The promising preclinical results of CBDCA-PCL-NPs-Gel warrant further investigations under a set of stringent parameters for the treatment of melanoma.
在一项 II 期临床试验中,卡铂(CBDCA)在治疗恶性黑色素瘤方面的反应率与达卡巴嗪相当,为 19%。然而,除了理想的治疗特征外,静脉(i.v)给予 CBDCA 会在靶部位提供亚治疗浓度。这需要通过使用纳米载体通过替代途径给予 CBDCA,以实现治疗黑色素瘤的疗效。

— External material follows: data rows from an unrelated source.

[src/rtl/mips_pkg.sv]
// mips_pkg: datapath width default and the divider FSM state encoding shared by
// the execute-stage multi-cycle units.
package mips_pkg;
    localparam int MIPS_WIDTH = 32;
    localparam logic [1:0] DIV_IDLE = 2'd0;
    localparam logic [1:0] DIV_RUN  = 2'd1;
    localparam logic [1:0] DIV_DONE = 2'd2;
endpackage

[src/rtl/div_step.sv]
// div_step: one combinational restoring shift-subtract step.
// The remainder shifted left is WIDTH+1 bits, so the subtract is done one bit wider.
module div_step
    import mips_pkg::*;
#(
    parameter int WIDTH = MIPS_WIDTH
) (
    input  logic [WIDTH-1:0] rem,
    input  logic [WIDTH-1:0] quo,
    input  logic [WIDTH-1:0] divisor,
    output logic [WIDTH-1:0] rem_nx,
    output logic [WIDTH-1:0] quo_nx
);
    logic [WIDTH:0] sh;
    logic [WIDTH:0] trial;
    logic           ge;
    always_comb begin
        sh     = {rem, quo[WIDTH-1]};
        trial  = sh - {1'b0, divisor};
        // with rem < divisor the shifted value stays below 2*divisor, so bit WIDTH is the borrow
        ge     = ~trial[WIDTH];
        rem_nx = ge ? trial[WIDTH-1:0] : sh[WIDTH-1:0];
        quo_nx = {quo[WIDTH-2:0], ge};
    end
endmodule

[src/rtl/divider.sv]
// divider: iterative restoring divider for MIPS DIV/DIVU, one quotient bit per cycle;
// hi = remainder, lo = quotient. Signed DIV is built only when DIV_SIGNED_EN is defined.
module divider
    import mips_pkg::*;
#(
    parameter int WIDTH = MIPS_WIDTH,
    parameter int CNT_W = 6
) (
    input  logic             clk,
    input  logic             rst,
    input  logic [WIDTH-1:0] SrcAE,
    input  logic [WIDTH-1:0] SrcBE,
    input  logic             DivE,
    input  logic             SignedE,
    output logic [WIDTH-1:0] hi,
    output logic [WIDTH-1:0] lo,
    output logic             busy,
    output logic             completed,
    output logic             div_by_zero
);
    logic [1:0]       state;
    logic [CNT_W-1:0] cnt;
    logic [WIDTH-1:0] rem, quo, dvsr, raw_a;
    logic [WIDTH-1:0] rem_nx, quo_nx, a_mag, b_mag, hi_fix, lo_fix;

`ifdef DIV_SIGNED_EN
    logic neg_q, neg_r;
    assign a_mag  = (SignedE && SrcAE[WIDTH-1]) ? -SrcAE : SrcAE;
    assign b_mag  = (SignedE && SrcBE[WIDTH-1]) ? -SrcBE : SrcBE;
    assign lo_fix = neg_q ? -quo : quo;
    assign hi_fix = neg_r ? -rem : rem;
    always_ff @(posedge clk or posedge rst) begin
        if (rst) begin
            neg_q <= 1'b0;
            neg_r <= 1'b0;
        end else if (state == DIV_IDLE && DivE) begin
            neg_q <= SignedE && (SrcAE[WIDTH-1] ^ SrcBE[WIDTH-1]);
            neg_r <= SignedE && SrcAE[WIDTH-1];
        end
    end
`else
    logic unused_signed;
    assign unused_signed = SignedE;
    assign a_mag  = SrcAE;
    assign b_mag  = SrcBE;
    assign lo_fix = quo;
    assign hi_fix = rem;
`endif

    div_step #(.WIDTH(WIDTH)) u_step (
        .rem     (rem),
        .quo     (quo),
        .divisor (dvsr),
        .rem_nx  (rem_nx),
        .quo_nx  (quo_nx)
    );

    always_ff @(posedge clk or posedge rst) begin
        if (rst) begin
            state       <= DIV_IDLE;
            cnt         <= '0;
            rem         <= '0;
            quo         <= '0;
            dvsr        <= '0;
            raw_a       <= '0;
            hi          <= '0;
            lo          <= '0;
            busy        <= 1'b0;
            completed   <= 1'b0;
            div_by_zero <= 1'b0;
        end else begin
            completed <= 1'b0;
            if (state == DIV_IDLE && DivE) begin
                dvsr        <= b_mag;
                quo         <= a_mag;
                rem         <= '0;
                raw_a       <= SrcAE;
                cnt         <= '0;
                busy        <= 1'b1;
                div_by_zero <= 1'b0;
                state       <= DIV_RUN;
            end else if (state == DIV_RUN) begin
                rem <= rem_nx;
                quo <= quo_nx;
                cnt <= cnt + 1'b1;
                if (cnt == CNT_W'(WIDTH - 1))
                    state <= DIV_DONE;
            end else if (state == DIV_DONE) begin
                // divide by zero runs full length, then the MIPS-visible result is forced
                hi          <= (dvsr == '0) ? raw_a : hi_fix;
                lo          <= (dvsr == '0) ? '1 : lo_fix;
                div_by_zero <= (dvsr == '0);
                completed   <= 1'b1;
                busy        <= 1'b0;
                state       <= DIV_IDLE;
            end
        end
    end
endmodule

[config.mk]
export PLATFORM = sky130hd
export DESIGN_NAME = divider
export DESIGN_NICKNAME = d
export VERILOG_FILES = /design/src/rtl/mips_pkg.sv /design/src/rtl/div_step.sv /design/src/rtl/divider.sv
export SDC_FILE = /design/constraint.sdc
export NUM_CORES = 1
export LEC_CHECK = 0
export ABC_AREA = 1
export CORE_MARGIN = 3
export CORE_UTILIZATION = 49
export CTS_CLUSTER_DIAMETER = 120
export DETAILED_ROUTE_END_ITERATION = 16
export GPL_TIMING_DRIVEN = 0
export PLACE_DENSITY = 0.71
export SETUP_SLACK_MARGIN = 0.05
export SKIP_LAST_GASP = 1
export SYNTH_ARGS = -nofsm -noshare
export SYNTH_HDL_FRONTEND = slang
export SYNTH_SLANG_ARGS = --single-unit
[constraint.sdc]
create_clock -name clk -period 17.2 [get_ports clk]
set_input_delay 3.44 -clock clk [delete_from_list [all_inputs] [get_ports clk]]
set_output_delay 3.44 -clock clk [all_outputs]
set_load 0.005 [all_outputs]
==> out/results.ini <==
[place]
placed_cells_incl_taps = 2011
place_hpwl_um = 24430
finalWeightedCongestion = 0.9352
portBuffers = 133

[power]
power.clock.fraction = 0.151
netsw_uw = 1549
power_switching_share = 0.4775
cell_internal_pwr_uw = 1696
pwr-share-seq = 0.259
combinationalPowerShare = 0.590
power_density_mw_per_mm2 = 234.7
p_leak_uw = 0.007266
ir_drop_uv = 142.8

[grt]
grt-ovfl-total = 0
grt_antenna_before_repair = 0
pin_count_of_the_biggest_net_entering_global_routing = 112
global_route_wire_length_before_repair_um = 50470
grt_usage = 0.2530
vias_in_the_first_global_route = 10060

[drt]
drc = 0
route.vias.total = 10370
detail_route.wirelength_um = 31600
drt_first_iter_violations = 749
wl_met3_um = 1528
wl_per_cell_um = 15.42
drt_first_pass_iters = 5
route.detailed.vias_per_inst = 5.057
ant_nets = 0
highest_layer = met4
met1_length_um = 15130
detailroute.wirelength.met2_um = 14310

[timing]
setup_viol = 0
timing.hold.ws_ns = 0.4747
slew_viol_final = 0
tns_ns = 0
hold_viol_final = 0
final_period_demand_of_the_worst_path_ns = 5.264
rsz0062_at_grt = no
max-slew-margin-rel = 0.5062
least_margin_pin_slew_ns = 0.7408
finalClockSkew_ns = 0.01185
share_of_the_clock_period_used_by_the_worst_path_after_layout = 0.3060
max_clock_freq_mhz = 190.0

[worst_hold_path]
hold_path_class = flip-flop to flip-flop

[synthesis]
synth-compound-area-share = 0.1142
synth_area_mm2 = 0.01136
synth_area_per_cell_um2 = 7.135
synthesis.instances = 1592
synth_top_family_by_area = simple AND/OR/NAND/NOR gates
seq_area_frac_synth = 0.4472
synthesis.yosys.warnings = 0
synth_simple_gate_area_share = 0.2705
synth-seq-cells = 203
syn_nets = 1694
synth.mux.area_fraction = 0
synthAdderAreaFrac = 0.03811
netlist_cell_types = 38
post_synth_xor_area_fraction = 0.01157

[setup_path]
timing_worst_setup_path_type = input port to flip-flop
cp.required_ns = 17.62
reg2reg_setup_slack_ns = 14.24
crit_path_end_kind = flip-flop
critical_path.endpoint = dvsr[28]$_DFFE_PP0P_
crit_path_start_kind = input port
worst_ep_arrival_time_ns = 5.69
reg2reg_to = hi_fix[21]$_DFFE_PP0N_
worst_path_max_delay_cell = sky130_fd_sc_hd__buf_1
timing.critical_path.fanout_max = 10
worstPathCellList = clkdlybuf4s50_1, nand3_1, inv_2, clkbuf_1, buf_1, nand2_1, o21ai_0
worstSetupStartpoint = DivE
worst-r2r-cell-count = 17
critPathMaxStageDelay_ns = 0.63
r2r_start = lo_fix[31]$_DFFE_PP0N_

[layout]
final_core_util = 0.6089
nNetsFinal = 1853
nFillCells = 2150
finish.cell_count_without_fillers = 2050
growth_of_design_area_from_synthesis_to_finish_pct = 21.73
final_layout_size_suffix_gt1_frac = 0.03343
ant_diodes = 0

[floorplan]
initial_utilization = 0.5002
ios = 135
design.die.area_mm2 = 0.02504
fp-row-count = 55
die_height_um = 158.3
placeableCoreArea_mm2 = 0.02271
die-width_um = 158.3

[clock_network]
clock-sinks = 203
h_tree_lvls = 1
post-cts-setup-buffers = 0
cts_inserted_buffers = 23
clock-root-buffer = sky130_fd_sc_hd__clkbuf_16
post_cts_hold_buffer_count = 0
clock_insertion_delay_worst_skew_ns = 0.51
max-clock-path-buffers = 3
cts_tree = done
clkSlewWorstSetupHoldPaths_ns = 0.06
post_cts.resized_instances = 0

[run_status]
outcome = finished, final reports clean

[run]
maxCapViolations = 0

-- Yosys cell counts, drive strengths merged --
library cell  instances  share of area
and2                  2         0.0011
a32o                  1        0.00088
ha                   33          0.036
nand3b                4         0.0026
buf                  13         0.0073
nor4                  6         0.0033
a22oi                 1         0.0011
a22o                  1        0.00077
inv                 287          0.095
dfrtp               203           0.45
nor3                  9         0.0044
nand2               554           0.19
and3                  1        0.00055
a21o                  1        0.00066
nand3                68          0.030
xor2                 14          0.011
o211ai               62          0.041
nor2                113          0.038
o21ai               105          0.046
clkinv                1        0.00033
nand4                 8         0.0044
xnor2                 1        0.00077
clkbuf               48          0.016
fa                    1         0.0018
a21oi                52          0.023
o21bai                1        0.00066
or2                   2         0.0011
-- critical path, delay by kind of cell --
family	cells	cell delay, ns
AND/OR/NAND/NOR	2	0.26
AO/OA/AOI/OAI	1	0.10
buffers and inverters	4	1.87
-- cells in the final DEF, fill, tap and decap left out, drive strengths merged, types with 2 or more instances in the layout --
master           n
a21oi           52
and2             2
buf             14
bufinv           2
clkbuf          75
clkdlybuf4s50  133
clkinv           3
clkinvlp         6
dfrtp          203
ha              33
inv            289
nand2          554
nand3           68
nand3b           4
nand4            8
nor2           113
nor3             9
nor4             6
o211ai          62
o21ai          105
or2              2
xor2            14
-- how the worst min path moves through the flow --
stage	depth (start not counted)	endpoint	startpoint	slack (ns)
floorplan	2	raw_a[0]$_DFFE_PP0P_	raw_a[0]$_DFFE_PP0P_	0.45
global placement	2	busy$_DFFE_PP0P_	busy$_DFFE_PP0P_	0.46
detailed placement	2	busy$_DFFE_PP0P_	busy$_DFFE_PP0P_	0.47
CTS	2	busy$_DFFE_PP0P_	busy$_DFFE_PP0P_	0.48
global route	2	raw_a[30]$_DFFE_PP0P_	raw_a[30]$_DFFE_PP0P_	0.51
finish	2	busy$_DFFE_PP0P_	busy$_DFFE_PP0P_	0.47
-- flip-flops by register name (all words and copies together), names as in the netlist --
signal and flops:
hi 32, busy 1, lo_fix 32, raw_a 32, dvsr 32, hi_fix 32
div_by_zero 1, state 2, cnt 6, lo 32, completed 1
-- power by group through the flow --
stage | logic [uW] | clock network [uW] | registers [uW]
after floorplan | 1380 | 0 | 805
after global placement | 1860 | 0 | 844
after detailed placement | 1900 | 0 | 846
after CTS | 1910 | 495 | 841
after global routing | 2190 | 514 | 864
final | 1910 | 489 | 842
-- logic make-up (layout without fill, tap and decap cells) --
kind of cell             Yosys count  count (layout)
AND/OR/NAND/NOR                  767             767
AO/OA/AOI/OAI                    224             224
buffers and inverters            349             522
adder cells (fa/ha/maj)           34              34
flip-flops                       203             203
XOR/XNOR                          15              15
-- routing by layer --
metal,vias up,global-route usage
met5,-,0
met4,0,0.05244
met3,39,0.02990
met2,232,0.4047
met1,4849,0.3742
li1,5247,-
-- layout make-up --
type / count / area, um^2 / share of cell area
multi-input combinational: 1040 / 4935 / 0.3569
tap: 285 / 356.6 / 0.02579
clock buffer: 27 / 610.6 / 0.04416
clock inverter: 12 / 135.1 / 0.009773
sequential: 203 / 5080 / 0.3674
inverter: 288 / 1089 / 0.07873
timing repair buffer: 134 / 1359 / 0.09827
buffer: 61 / 262.8 / 0.01900
-- stage by stage --
stage	total power (uW)	area (um^2)	setup WS, ns
floorplan	2189	11360	8.221
global placement	2704	13050	5.584
detailed placement	2746	13080	11.44
CTS	3249	13830	11.96
global route	3572	13830	11.79
finish	3245	13830	11.94
(Power assumes the default switching activity.)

制备载有卡铂的聚(ε-己内酯)纳米粒(CBDCA-PCL-NPs)并与壳聚糖-β-甘油磷酸凝胶(CBDCA-PCL-NPs-Gel)混合,用于瘤内(i.t)给药。 CBDCA-PCL-NPs 的平均粒径和 Zeta 电位分别为 54.5±6.3nm 和-8.1±0.9mV,此外纳米制剂还呈球形。傅里叶变换红外光谱(FT-IR)表明药物与聚合物之间没有任何化学不相容性问题。 XRD 图谱表明 CBDCA-PCL-NPs 具有无定形晶格。 CBDCA-PCL-NPs-Gel 的药物载量估计为 152mg/1ml。 CBDCA-PCL-NPs-Gel 表现出长达 48 小时的药物释放延长。此外,CBDCA-PCL-NPs-Gel 的 IC50 为 80.3-μM,明显(P<0.05)低于 CBDCA-PCL-NPs 的 162.8-μM 和 CBDCA 溶液的 248.5-μM,在 B16F1 黑色素瘤癌细胞中。 CBDCA-PCL-NPs-Gel 验证了 80.2%的凋亡率明显(P<0.01)高于 CBDCA-PCL-NPs 的 57.6%和 CBDCA 溶液的 43.4%。在此基础上,与瘤内注射 CBDCA 溶液相比,CBDCA-PCL-NPs-Gel 显著(P<0.01)抑制肿瘤体积至 95.5±8.4-mm3,而瘤内注射 CBDCA 溶液时为 178.9±10.2-mm3,静脉注射 CBDCA 溶液时为 210.6±17.1-mm3,而 B16F1 荷瘤 C57BL6J 小鼠的肿瘤体积为 815.4±17.1-mm3。
CBDCA-PCL-NPs-Gel 的有希望的临床前结果需要在一系列严格的参数下进行进一步研究,以用于治疗黑色素瘤。